Don’t let anyone jockeying for control of big government tell you they’re “anti-establishment.” The Democrats, mildly rebellious in the days of Watergate, aren’t pretending to be anymore.
For a couple of decades, it was unclear whether it was fair to start calling the Democrats the establishment. They obviously don’t like to be thought of as conservatives. But if Obama’s “hope” and “change” sounded revolutionary enough to keep you on the edge of your seat, surely Joe Biden telling donors recently that “Nothing will change” is a sign you can slump back listlessly now.
I hope someone will mock up “Biden: Nothing will change” posters. There are worse slogans, and Americans might find this one reassuring (a poll suggests only about a quarter of Democrat voters are drawn to candidates with radical agendas). It’s a candidate’s frank confession, though, of being the establishment.

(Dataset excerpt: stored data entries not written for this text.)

--- config.mk ---
export PLATFORM = sky130hd
export DESIGN_NAME = layer3_result_reader_flat
export DESIGN_NICKNAME = d
export VERILOG_FILES = /design/src/rtl/layer3_result_reader_pkg.sv /design/src/rtl/layer3_result_reader_if.sv /design/src/rtl/layer3_reader_fifo.sv /design/src/rtl/layer3_result_reader.sv /design/src/flat_wrapper.sv
export SDC_FILE = /design/constraint.sdc
export NUM_CORES = 1
export LEC_CHECK = 0
export ABC_CLOCK_PERIOD_IN_PS = 30200
export CAP_MARGIN = 0
export CORE_ASPECT_RATIO = 1.25
export CORE_MARGIN = 2
export CORE_UTILIZATION = 40
export CTS_BUF_LIST = sky130_fd_sc_hd__clkbuf_16
export DETAILED_ROUTE_END_ITERATION = 8
export DONT_BUFFER_PORTS = 1
export PLACE_DENSITY = 0.58
export SKIP_LAST_GASP = 1
export SLEW_MARGIN = 25
export SYNTH_ARGS = -nofsm -noshare
export SYNTH_HDL_FRONTEND = slang
export SYNTH_SLANG_ARGS = --single-unit
--- constraint.sdc ---
create_clock -name clk -period 30.2 [get_ports clk]
set_input_delay 3.02 -clock clk [delete_from_list [all_inputs] [get_ports clk]]
set_output_delay 3.02 -clock clk [all_outputs]
set_load 0.01 [all_outputs]
--- src/rtl/layer3_result_reader_pkg.sv ---
// Shared types and constants for the layer-3 result reader: map geometry, beat payload, FSM encoding.
package layer3_result_reader_pkg;

  localparam int unsigned LAYER3_OUTPUT_LENGTH = 128;
  localparam int unsigned MAP_W      = 14;
  localparam int unsigned PAD_W      = 16;
  localparam int unsigned FIFO_DEPTH = 3;
  localparam int unsigned COORD_W    = 5;
  localparam int unsigned ADDR_W     = 16;
  localparam int unsigned CNT_W      = 2;

  typedef logic [LAYER3_OUTPUT_LENGTH-1:0] l3_data_t;
  typedef logic [COORD_W-1:0]              coord_t;

  typedef struct packed {
    l3_data_t data;
    coord_t   row;
    coord_t   col;
    logic     last;
  } beat_t;

  // FSM encoding
  typedef logic [1:0] state_t;
  localparam state_t ST_IDLE  = 2'd0;
  localparam state_t ST_RUN   = 2'd1;
  localparam state_t ST_DRAIN = 2'd2;

  // Sweep coordinate -> memory coordinate; padded sweeps are offset by one and clamped into the map.
  function automatic logic [ADDR_W-1:0] mem_coord(input coord_t c, input logic padded);
    if (!padded)                return ADDR_W'(c);
    if (c == '0)                return '0;
    if (c > COORD_W'(MAP_W))    return ADDR_W'(MAP_W - 1);
    return ADDR_W'(c - COORD_W'(1));
  endfunction

endpackage

--- src/rtl/layer3_result_reader_if.sv ---
// Output beat stream of the layer-3 result reader (valid/ready with coordinate sideband).
interface layer3_result_reader_if;
  import layer3_result_reader_pkg::*;

  logic     out_valid;
  logic     out_ready;
  l3_data_t out_data;
  coord_t   out_row;
  coord_t   out_col;
  logic     out_last;

  modport master (output out_valid, out_data, out_row, out_col, out_last, input out_ready);
  modport slave  (input out_valid, out_data, out_row, out_col, out_last, output out_ready);
endinterface
### src/rtl/word_fetch.sv
// Fetches a 16-bit little-endian word from byte-wide memory, low byte first,
// with an open-ended mem_ready handshake on each byte.
module word_fetch
  import word_fetch_pkg::*;
#(
  parameter int unsigned PAGE_WRAP = 0
) (
  input  logic        clk,
  input  logic        reset,
  input  logic        start,
  input  logic [15:0] base_addr,
  output logic [15:0] mem_addr,
  output logic        mem_rd,
  input  logic [7:0]  mem_data,
  input  logic        mem_ready,
  output logic [15:0] word_out,
  output logic        busy,
  output logic        done
);

  localparam logic PageWrapEn = (PAGE_WRAP != 0);

  fetch_state_e state_q, state_d;
  logic [15:0]  addr_q;
  logic [15:0]  word_q;

  // State, captured base address and assembled word; reset clears all.
  always_ff @(posedge clk) begin
    if (!reset) begin
      state_q <= StIdle;
      addr_q  <= 16'h0000;
      word_q  <= 16'h0000;
    end else begin
      state_q <= state_d;
      if (state_q == StIdle && start) begin
        addr_q <= base_addr;
      end
      if (state_q == StReadLo && mem_ready) begin
        word_q[7:0] <= mem_data;
      end
      if (state_q == StReadHi && mem_ready) begin
        word_q[15:8] <= mem_data;
      end
    end
  end

  // Next-state logic and Moore outputs decoded from the current state.
  always_comb begin
    state_d  = state_q;
    mem_rd   = 1'b0;
    mem_addr = 16'h0000;
    busy     = 1'b0;
    done     = 1'b0;
    unique case (state_q)
      StIdle: begin
        if (start) state_d = StReadLo;
      end
      StReadLo: begin
        mem_rd   = 1'b1;
        mem_addr = addr_q;
        busy     = 1'b1;
        if (mem_ready) state_d = StReadHi;
      end
      StReadHi: begin
        mem_rd   = 1'b1;
        mem_addr = hi_addr(addr_q, PageWrapEn);
        busy     = 1'b1;
        if (mem_ready) state_d = StDone;
      end
      StDone: begin
        done    = 1'b1;
        state_d = StIdle;
      end
      default: state_d = StIdle;
    endcase
  end

  assign word_out = word_q;

endmodule
--- src/rtl/mem_arbiter.sv ---
// -----------------------------------------------------------------------------
// mem_arbiter
// Two-requester arbiter in front of a single-port synchronous RAM.
// Requester 0 is the input loader, requester 1 the FPU operand fetch.
// Grants are zero-cycle (ready is combinational), round-robin when both
// request in IDLE, and a requester may hold the RAM across beats with rqN_lock.
// A lock left idle for LOCK_MAX cycles is broken and arb_lock_err is set.
//
// Ports
//   mc_clk, mc_reset          : clock, asynchronous active-high reset
//   rqN_valid/we/addr/wdata   : beat request from requester N
//   rqN_lock                  : keep the grant after this beat
//   rqN_ready                 : beat accepted this cycle
//   rqN_rvalid, rqN_rdata     : read return, one cycle after acceptance
//   mem_en/we/addr/wdata      : RAM command (combinational copy of granted beat)
//   mem_rdata                 : RAM read data, one cycle after a read strobe
//   arb_owner                 : index of the last accepted requester
//   arb_lock_err              : sticky lock-timeout flag
// -----------------------------------------------------------------------------
module mem_arbiter #(
  parameter int ADDR_W   = mem_pkg::ADDR_W,
  parameter int DATA_W   = mem_pkg::DATA_W,
  parameter int LOCK_MAX = mem_pkg::LOCK_MAX
) (
  input  logic              mc_clk,
  input  logic              mc_reset,

  input  logic              rq0_valid,
  input  logic              rq0_we,
  input  logic [ADDR_W-1:0] rq0_addr,
  input  logic [DATA_W-1:0] rq0_wdata,
  input  logic              rq0_lock,
  output logic              rq0_ready,
  output logic              rq0_rvalid,
  output logic [DATA_W-1:0] rq0_rdata,

  input  logic              rq1_valid,
  input  logic              rq1_we,
  input  logic [ADDR_W-1:0] rq1_addr,
  input  logic [DATA_W-1:0] rq1_wdata,
  input  logic              rq1_lock,
  output logic              rq1_ready,
  output logic              rq1_rvalid,
  output logic [DATA_W-1:0] rq1_rdata,

  output logic              mem_en,
  output logic              mem_we,
  output logic [ADDR_W-1:0] mem_addr,
  output logic [DATA_W-1:0] mem_wdata,
  input  logic [DATA_W-1:0] mem_rdata,

  output logic              arb_owner,
  output logic              arb_lock_err
);

  import mem_pkg::*;

  // The idle counter is 8 bits wide; the timeout fires on the LOCK_MAX-th idle cycle.
  localparam logic [7:0] IDLE_LAST = 8'(LOCK_MAX - 1);

  arb_state_e r_state, w_nxt_state;
  logic       r_ptr, w_nxt_ptr;
  logic [7:0] r_idle_cnt, w_nxt_idle_cnt;
  logic       r_lock_err, w_nxt_lock_err;
  logic       r_owner;
  logic       r_rd_pend;
  logic       r_rd_tag;

  logic       w_rdy0, w_rdy1;
  logic       w_acc;      // a beat is accepted this cycle
  logic       w_gnt;      // index of the accepted requester (valid with w_acc)
  logic       w_gnt_we;
  logic       w_gnt_lock;

  // ---------------------------------------------------------------------------
  // Grant: ready already implies valid, so ready doubles as acceptance.
  // Readies are held low during reset so the RAM sees no strobe.
  // ---------------------------------------------------------------------------
  always_comb begin
    // NOTE: every signal assigned in a combinational block gets a default
    // first, so no path leaves it unassigned and no latch is inferred.
    w_rdy0 = 1'b0;
    w_rdy1 = 1'b0;
    if (!mc_reset) begin
      unique case (r_state)
        ST_IDLE: begin
          if (rq0_valid && rq1_valid) begin
            w_rdy0 = ~r_ptr;
            w_rdy1 = r_ptr;
          end else begin
            w_rdy0 = rq0_valid;
            w_rdy1 = rq1_valid;
          end
        end
        ST_LOCK0: w_rdy0 = rq0_valid;
        ST_LOCK1: w_rdy1 = rq1_valid;
        default:  ;
      endcase
    end
  end

  assign w_acc      = w_rdy0 | w_rdy1;
  assign w_gnt      = w_rdy1;
  assign w_gnt_we   = w_gnt ? rq1_we   : rq0_we;
  assign w_gnt_lock = w_gnt ? rq1_lock : rq0_lock;

  assign rq0_ready  = w_rdy0;
  assign rq1_ready  = w_rdy1;

  assign mem_en     = w_acc;
  assign mem_we     = w_acc & w_gnt_we;
  assign mem_addr   = w_acc ? (w_gnt ? rq1_addr  : rq0_addr)  : '0;
  assign mem_wdata  = w_acc ? (w_gnt ? rq1_wdata : rq0_wdata) : '0;

  // ---------------------------------------------------------------------------
  // Next state: lock entry/exit, round-robin pointer, lock idle timeout.
  // ---------------------------------------------------------------------------
  always_comb begin
    w_nxt_state    = r_state;
    w_nxt_ptr      = r_ptr;
    w_nxt_idle_cnt = r_idle_cnt;
    w_nxt_lock_err = r_lock_err;

    unique case (r_state)
      ST_IDLE: begin
        if (w_acc) begin
          w_nxt_ptr      = ~w_gnt;
          w_nxt_idle_cnt = '0;
          if (w_gnt_lock) w_nxt_state = w_gnt ? ST_LOCK1 : ST_LOCK0;
        end
      end
      ST_LOCK0, ST_LOCK1: begin
        if (w_acc) begin
          w_nxt_idle_cnt = '0;
          if (!w_gnt_lock) begin
            w_nxt_state = ST_IDLE;
            w_nxt_ptr   = ~w_gnt;
          end
        end else if (r_idle_cnt == IDLE_LAST) begin
          // Lock holder went quiet too long: hand priority to the other side.
          w_nxt_state    = ST_IDLE;
          w_nxt_ptr      = (r_state == ST_LOCK0);
          w_nxt_idle_cnt = '0;
          w_nxt_lock_err = 1'b1;
        end else begin
          w_nxt_idle_cnt = r_idle_cnt + 8'd1;
        end
      end
      default: begin
        w_nxt_state    = ST_IDLE;
        w_nxt_idle_cnt = '0;
      end
    endcase
  end

  // ---------------------------------------------------------------------------
  // State registers. Reset also drops any read in flight, so no rvalid can
  // appear after reset release.
  // ---------------------------------------------------------------------------
  always_ff @(posedge mc_clk or posedge mc_reset) begin
    if (mc_reset) begin
      r_state    <= ST_IDLE;
      r_ptr      <= 1'b0;
      r_idle_cnt <= '0;
      r_lock_err <= 1'b0;
      r_owner    <= 1'b0;
      r_rd_pend  <= 1'b0;
      r_rd_tag   <= 1'b0;
    end else begin
      // NOTE: non-blocking assignments for all sequential state, so every
      // register samples pre-edge values regardless of statement order.
      r_state    <= w_nxt_state;
      r_ptr      <= w_nxt_ptr;
      r_idle_cnt <= w_nxt_idle_cnt;
      r_lock_err <= w_nxt_lock_err;
      r_rd_pend  <= w_acc & ~w_gnt_we;
      if (w_acc) begin
        r_owner  <= w_gnt;
        r_rd_tag <= w_gnt;
      end
    end
  end

  // Read return: the RAM answers one cycle after the strobe, routed by tag.
  assign rq0_rvalid   = r_rd_pend & ~r_rd_tag;
  assign rq1_rvalid   = r_rd_pend &  r_rd_tag;
  assign rq0_rdata    = rq0_rvalid ? mem_rdata : '0;
  assign rq1_rdata    = rq1_rvalid ? mem_rdata : '0;

  assign arb_owner    = r_owner;
  assign arb_lock_err = r_lock_err;

endmodule : mem_arbiter
File: config.mk
export PLATFORM = sky130hd
export DESIGN_NAME = step_pulse_gen
export DESIGN_NICKNAME = d
export VERILOG_FILES = /design/src/rtl/step_pulse_gen.sv
export SDC_FILE = /design/constraint.sdc
export NUM_CORES = 1
export LEC_CHECK = 0
export ABC_AREA = 1
export BUFFER_PORTS_ARGS = -buffer_cell sky130_fd_sc_hd__buf_2
export CAP_MARGIN = 5
export CELL_PAD_IN_SITES_DETAIL_PLACEMENT = 2
export CELL_PAD_IN_SITES_GLOBAL_PLACEMENT = 2
export CORE_UTILIZATION = 35
export DETAILED_ROUTE_END_ITERATION = 10
export PLACE_DENSITY_LB_ADDON = 0.08
export SETUP_SLACK_MARGIN = 0.4
export SLEW_MARGIN = 20
export SYNTH_ARGS = -nofsm -noshare
export SYNTH_HDL_FRONTEND = slang
export SYNTH_SLANG_ARGS = --single-unit
File: constraint.sdc
create_clock -name clk100Mhz -period 3.05 [get_ports clk100Mhz]
set_input_delay 0 -clock clk100Mhz [delete_from_list [all_inputs] [get_ports clk100Mhz]]
set_output_delay 0 -clock clk100Mhz [all_outputs]
set_load 0.01 [all_outputs]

Biden can’t plausibly pretend to be anything else, what with his time in the Senate and the vice presidency, not to mention his son cropping up on the board of a legally-fishy Ukrainian natural gas company at exactly the time the Obama administration sounded willing to go to war to keep that region economically separate from Russia.
Normally, you campaign against an incumbent president by sounding like an agent of change, and I’m sure the Democrats will try a bit of that rhetoric in this week’s debates, but Trump is too chaotic and unique to be easily labeled “establishment” (despite his money and power). Leading challenger Biden must instead campaign as a restorer of normality, of business as usual, sometimes a noble and necessary role.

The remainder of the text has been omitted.